[Dataset records]

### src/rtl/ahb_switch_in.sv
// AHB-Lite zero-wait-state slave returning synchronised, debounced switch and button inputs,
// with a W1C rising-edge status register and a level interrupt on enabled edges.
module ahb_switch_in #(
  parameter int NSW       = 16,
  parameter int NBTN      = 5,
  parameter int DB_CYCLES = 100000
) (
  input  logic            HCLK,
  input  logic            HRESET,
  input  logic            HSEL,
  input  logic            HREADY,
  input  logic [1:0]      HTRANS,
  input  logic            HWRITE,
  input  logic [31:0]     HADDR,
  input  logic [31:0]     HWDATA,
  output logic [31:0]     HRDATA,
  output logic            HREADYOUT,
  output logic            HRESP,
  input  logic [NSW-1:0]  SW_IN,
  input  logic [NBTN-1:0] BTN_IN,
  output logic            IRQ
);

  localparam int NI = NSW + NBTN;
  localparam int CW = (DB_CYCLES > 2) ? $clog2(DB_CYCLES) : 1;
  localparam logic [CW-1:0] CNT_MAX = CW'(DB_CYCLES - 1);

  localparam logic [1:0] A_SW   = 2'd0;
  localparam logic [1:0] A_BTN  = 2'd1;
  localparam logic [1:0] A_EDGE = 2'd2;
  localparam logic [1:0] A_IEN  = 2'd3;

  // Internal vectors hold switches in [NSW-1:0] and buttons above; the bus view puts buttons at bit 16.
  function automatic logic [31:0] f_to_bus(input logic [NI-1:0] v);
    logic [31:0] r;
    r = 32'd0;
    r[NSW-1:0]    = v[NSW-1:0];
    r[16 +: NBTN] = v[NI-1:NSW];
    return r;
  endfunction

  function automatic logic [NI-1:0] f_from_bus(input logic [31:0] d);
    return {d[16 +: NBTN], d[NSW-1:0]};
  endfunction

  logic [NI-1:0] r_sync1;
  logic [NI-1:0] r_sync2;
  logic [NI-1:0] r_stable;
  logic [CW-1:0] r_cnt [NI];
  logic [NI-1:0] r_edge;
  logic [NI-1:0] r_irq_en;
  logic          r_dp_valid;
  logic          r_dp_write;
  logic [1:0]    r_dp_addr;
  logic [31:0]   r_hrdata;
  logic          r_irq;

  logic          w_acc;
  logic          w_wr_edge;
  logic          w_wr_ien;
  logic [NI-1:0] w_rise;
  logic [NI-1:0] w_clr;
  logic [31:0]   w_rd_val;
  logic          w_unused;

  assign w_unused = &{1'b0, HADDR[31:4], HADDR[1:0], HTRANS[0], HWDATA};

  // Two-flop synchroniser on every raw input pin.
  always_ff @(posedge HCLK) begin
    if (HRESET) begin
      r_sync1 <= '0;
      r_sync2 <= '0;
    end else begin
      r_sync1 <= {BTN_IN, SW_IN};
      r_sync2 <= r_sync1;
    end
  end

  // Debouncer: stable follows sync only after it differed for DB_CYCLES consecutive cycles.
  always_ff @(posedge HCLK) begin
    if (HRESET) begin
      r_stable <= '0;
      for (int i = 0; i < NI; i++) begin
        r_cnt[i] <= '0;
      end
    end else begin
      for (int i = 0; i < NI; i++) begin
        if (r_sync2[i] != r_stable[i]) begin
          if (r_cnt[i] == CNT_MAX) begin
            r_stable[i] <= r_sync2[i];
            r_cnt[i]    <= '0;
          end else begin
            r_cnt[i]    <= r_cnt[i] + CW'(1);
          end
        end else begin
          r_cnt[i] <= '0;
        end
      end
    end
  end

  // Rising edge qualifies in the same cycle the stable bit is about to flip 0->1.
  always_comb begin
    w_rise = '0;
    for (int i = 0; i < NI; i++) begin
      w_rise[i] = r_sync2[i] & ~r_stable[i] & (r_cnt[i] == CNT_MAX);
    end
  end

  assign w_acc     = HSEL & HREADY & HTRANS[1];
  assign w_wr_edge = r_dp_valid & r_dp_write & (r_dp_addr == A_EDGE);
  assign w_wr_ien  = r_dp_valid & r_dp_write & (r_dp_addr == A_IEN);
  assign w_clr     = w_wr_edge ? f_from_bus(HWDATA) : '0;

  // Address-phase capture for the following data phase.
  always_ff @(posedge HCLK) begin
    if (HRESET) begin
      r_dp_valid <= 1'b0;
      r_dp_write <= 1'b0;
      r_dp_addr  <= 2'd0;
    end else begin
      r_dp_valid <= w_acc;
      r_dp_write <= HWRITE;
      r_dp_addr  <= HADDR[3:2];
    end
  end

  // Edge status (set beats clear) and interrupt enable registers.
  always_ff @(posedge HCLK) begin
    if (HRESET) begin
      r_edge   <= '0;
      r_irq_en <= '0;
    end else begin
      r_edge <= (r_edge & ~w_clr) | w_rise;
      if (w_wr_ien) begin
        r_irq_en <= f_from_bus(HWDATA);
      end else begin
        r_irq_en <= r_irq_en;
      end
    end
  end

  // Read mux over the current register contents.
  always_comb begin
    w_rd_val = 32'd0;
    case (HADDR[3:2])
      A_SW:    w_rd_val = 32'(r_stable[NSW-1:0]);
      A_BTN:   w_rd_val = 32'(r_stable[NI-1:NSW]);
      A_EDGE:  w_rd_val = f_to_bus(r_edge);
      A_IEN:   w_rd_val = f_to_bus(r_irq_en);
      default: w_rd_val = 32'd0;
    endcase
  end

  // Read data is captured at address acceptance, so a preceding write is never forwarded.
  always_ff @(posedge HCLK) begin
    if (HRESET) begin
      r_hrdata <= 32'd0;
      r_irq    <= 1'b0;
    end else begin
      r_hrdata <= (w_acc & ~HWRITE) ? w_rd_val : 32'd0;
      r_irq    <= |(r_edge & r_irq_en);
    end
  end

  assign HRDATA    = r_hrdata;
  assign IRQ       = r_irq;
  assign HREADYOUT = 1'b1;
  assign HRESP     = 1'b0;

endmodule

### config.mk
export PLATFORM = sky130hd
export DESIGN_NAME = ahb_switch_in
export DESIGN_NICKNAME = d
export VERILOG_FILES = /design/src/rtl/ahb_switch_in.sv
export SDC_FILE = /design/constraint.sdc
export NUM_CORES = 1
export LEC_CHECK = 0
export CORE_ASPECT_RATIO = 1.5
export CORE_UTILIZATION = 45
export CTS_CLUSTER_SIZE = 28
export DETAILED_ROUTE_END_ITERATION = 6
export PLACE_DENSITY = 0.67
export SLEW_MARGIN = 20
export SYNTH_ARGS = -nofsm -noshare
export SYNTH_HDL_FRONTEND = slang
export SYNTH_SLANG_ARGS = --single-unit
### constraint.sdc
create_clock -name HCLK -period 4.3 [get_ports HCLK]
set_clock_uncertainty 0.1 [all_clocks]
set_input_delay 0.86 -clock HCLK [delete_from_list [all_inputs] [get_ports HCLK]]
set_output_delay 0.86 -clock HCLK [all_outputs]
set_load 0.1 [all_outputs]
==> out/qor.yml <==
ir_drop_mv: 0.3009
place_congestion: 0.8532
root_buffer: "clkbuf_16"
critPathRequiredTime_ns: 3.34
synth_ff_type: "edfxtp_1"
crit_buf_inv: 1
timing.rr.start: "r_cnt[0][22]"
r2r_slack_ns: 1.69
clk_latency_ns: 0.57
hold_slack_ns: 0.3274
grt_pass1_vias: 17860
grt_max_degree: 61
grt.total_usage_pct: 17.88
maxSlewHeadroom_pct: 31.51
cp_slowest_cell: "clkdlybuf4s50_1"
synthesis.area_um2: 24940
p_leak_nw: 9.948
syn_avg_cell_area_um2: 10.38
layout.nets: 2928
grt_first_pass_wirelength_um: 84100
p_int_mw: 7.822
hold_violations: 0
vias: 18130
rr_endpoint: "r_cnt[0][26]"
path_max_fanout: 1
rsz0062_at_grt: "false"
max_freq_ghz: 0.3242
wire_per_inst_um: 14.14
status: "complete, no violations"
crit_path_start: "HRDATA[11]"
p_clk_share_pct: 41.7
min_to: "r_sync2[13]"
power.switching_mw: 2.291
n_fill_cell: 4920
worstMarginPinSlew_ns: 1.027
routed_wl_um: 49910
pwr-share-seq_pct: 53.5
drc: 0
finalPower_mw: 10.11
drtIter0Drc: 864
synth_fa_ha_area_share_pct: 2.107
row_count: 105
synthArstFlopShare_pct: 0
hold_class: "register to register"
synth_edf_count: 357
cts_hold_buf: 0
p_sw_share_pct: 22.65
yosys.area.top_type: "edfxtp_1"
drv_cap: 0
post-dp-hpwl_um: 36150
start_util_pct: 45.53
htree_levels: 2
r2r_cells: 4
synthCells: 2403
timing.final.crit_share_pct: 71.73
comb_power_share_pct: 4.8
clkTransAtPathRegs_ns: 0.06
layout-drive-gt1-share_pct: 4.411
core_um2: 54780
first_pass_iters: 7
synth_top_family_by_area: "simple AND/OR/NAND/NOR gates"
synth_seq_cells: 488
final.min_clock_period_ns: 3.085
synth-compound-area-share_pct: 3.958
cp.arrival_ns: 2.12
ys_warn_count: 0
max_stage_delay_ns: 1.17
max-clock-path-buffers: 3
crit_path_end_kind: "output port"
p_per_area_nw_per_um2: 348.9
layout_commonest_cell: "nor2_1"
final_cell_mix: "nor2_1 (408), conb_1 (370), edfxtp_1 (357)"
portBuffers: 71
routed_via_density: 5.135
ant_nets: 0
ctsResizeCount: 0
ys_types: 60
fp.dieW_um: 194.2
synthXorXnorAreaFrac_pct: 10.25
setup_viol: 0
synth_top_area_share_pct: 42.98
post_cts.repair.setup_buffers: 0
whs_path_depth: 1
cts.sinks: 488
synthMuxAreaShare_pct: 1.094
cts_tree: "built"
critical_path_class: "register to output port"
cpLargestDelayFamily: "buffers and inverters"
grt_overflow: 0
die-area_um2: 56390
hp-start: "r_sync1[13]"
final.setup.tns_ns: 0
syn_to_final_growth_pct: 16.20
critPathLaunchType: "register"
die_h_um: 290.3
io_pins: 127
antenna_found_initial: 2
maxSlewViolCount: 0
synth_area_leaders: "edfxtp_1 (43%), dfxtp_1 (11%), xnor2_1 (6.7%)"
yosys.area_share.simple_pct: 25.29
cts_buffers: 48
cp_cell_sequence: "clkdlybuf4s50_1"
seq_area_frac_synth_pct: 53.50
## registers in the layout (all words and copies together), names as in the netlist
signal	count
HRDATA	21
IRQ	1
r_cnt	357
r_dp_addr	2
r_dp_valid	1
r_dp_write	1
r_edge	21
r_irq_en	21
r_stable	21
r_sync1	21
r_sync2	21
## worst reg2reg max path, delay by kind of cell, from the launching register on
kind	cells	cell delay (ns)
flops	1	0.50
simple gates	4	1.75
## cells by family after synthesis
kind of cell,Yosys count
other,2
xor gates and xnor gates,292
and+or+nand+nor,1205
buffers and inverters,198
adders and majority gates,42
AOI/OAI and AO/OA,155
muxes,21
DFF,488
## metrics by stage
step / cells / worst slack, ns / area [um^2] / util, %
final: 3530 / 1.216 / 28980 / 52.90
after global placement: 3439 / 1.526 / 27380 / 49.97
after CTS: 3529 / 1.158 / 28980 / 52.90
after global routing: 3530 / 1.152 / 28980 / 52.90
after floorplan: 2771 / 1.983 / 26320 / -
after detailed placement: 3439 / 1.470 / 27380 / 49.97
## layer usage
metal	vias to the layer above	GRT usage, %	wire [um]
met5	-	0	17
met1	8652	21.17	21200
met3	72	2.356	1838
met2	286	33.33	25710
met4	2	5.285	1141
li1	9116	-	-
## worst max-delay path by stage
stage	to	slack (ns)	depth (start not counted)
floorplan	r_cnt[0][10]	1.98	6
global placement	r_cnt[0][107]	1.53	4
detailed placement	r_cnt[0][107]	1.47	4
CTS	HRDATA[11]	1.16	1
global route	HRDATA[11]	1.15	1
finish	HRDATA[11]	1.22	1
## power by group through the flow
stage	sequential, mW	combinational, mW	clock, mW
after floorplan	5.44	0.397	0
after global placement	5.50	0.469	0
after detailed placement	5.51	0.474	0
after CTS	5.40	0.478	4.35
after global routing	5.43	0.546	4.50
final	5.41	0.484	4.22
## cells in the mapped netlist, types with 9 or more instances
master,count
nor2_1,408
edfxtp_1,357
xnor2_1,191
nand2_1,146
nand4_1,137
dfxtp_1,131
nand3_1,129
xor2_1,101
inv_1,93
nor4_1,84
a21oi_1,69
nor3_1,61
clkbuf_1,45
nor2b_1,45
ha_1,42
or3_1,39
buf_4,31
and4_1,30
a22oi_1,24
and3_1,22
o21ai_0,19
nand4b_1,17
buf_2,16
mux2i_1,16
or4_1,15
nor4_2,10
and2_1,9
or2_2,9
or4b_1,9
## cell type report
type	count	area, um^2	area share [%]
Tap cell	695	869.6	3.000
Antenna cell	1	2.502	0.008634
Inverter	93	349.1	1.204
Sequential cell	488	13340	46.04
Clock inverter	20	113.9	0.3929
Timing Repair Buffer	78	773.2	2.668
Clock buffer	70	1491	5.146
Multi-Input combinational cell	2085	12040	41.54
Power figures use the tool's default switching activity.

...

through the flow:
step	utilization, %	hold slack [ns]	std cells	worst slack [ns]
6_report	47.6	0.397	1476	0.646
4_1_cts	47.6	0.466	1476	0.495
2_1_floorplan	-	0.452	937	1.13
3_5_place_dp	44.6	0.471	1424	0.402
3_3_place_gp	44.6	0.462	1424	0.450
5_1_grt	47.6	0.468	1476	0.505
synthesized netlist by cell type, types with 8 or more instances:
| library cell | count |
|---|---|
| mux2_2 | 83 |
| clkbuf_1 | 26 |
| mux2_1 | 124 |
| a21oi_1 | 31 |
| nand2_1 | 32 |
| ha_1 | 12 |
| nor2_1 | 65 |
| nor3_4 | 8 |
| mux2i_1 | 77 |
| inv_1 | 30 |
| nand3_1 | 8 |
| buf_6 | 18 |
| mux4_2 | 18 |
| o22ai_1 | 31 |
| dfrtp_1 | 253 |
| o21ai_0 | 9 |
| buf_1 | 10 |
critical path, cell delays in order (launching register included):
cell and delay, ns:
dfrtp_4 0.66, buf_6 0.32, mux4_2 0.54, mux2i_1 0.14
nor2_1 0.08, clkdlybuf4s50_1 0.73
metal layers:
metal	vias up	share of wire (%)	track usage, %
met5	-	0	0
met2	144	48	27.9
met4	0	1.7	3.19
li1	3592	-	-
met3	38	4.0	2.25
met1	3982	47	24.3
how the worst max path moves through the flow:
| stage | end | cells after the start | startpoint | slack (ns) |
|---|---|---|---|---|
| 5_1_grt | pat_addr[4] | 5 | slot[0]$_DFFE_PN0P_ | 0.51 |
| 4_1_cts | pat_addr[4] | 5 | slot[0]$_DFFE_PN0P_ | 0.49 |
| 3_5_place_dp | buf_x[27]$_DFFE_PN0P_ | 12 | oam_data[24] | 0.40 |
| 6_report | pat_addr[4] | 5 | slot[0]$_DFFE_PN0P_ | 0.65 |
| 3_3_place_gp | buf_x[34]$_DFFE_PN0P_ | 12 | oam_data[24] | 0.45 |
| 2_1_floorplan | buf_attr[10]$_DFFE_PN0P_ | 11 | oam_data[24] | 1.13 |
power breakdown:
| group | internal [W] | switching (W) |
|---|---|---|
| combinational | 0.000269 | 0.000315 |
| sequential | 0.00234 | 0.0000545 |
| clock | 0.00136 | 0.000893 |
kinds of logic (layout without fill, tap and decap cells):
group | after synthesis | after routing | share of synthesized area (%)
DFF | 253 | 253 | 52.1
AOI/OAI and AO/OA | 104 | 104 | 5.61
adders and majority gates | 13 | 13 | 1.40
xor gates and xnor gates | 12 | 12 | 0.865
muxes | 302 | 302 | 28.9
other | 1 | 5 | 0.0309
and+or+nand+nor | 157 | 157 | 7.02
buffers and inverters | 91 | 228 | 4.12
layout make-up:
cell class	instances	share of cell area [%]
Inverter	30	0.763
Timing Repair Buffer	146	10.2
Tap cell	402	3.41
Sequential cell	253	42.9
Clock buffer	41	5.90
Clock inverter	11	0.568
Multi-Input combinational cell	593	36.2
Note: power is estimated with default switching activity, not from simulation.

**AIM OF THE TASK**
Tell how many lines above include the word "slot". Give the number alone.

**TASK OUTPUT**
3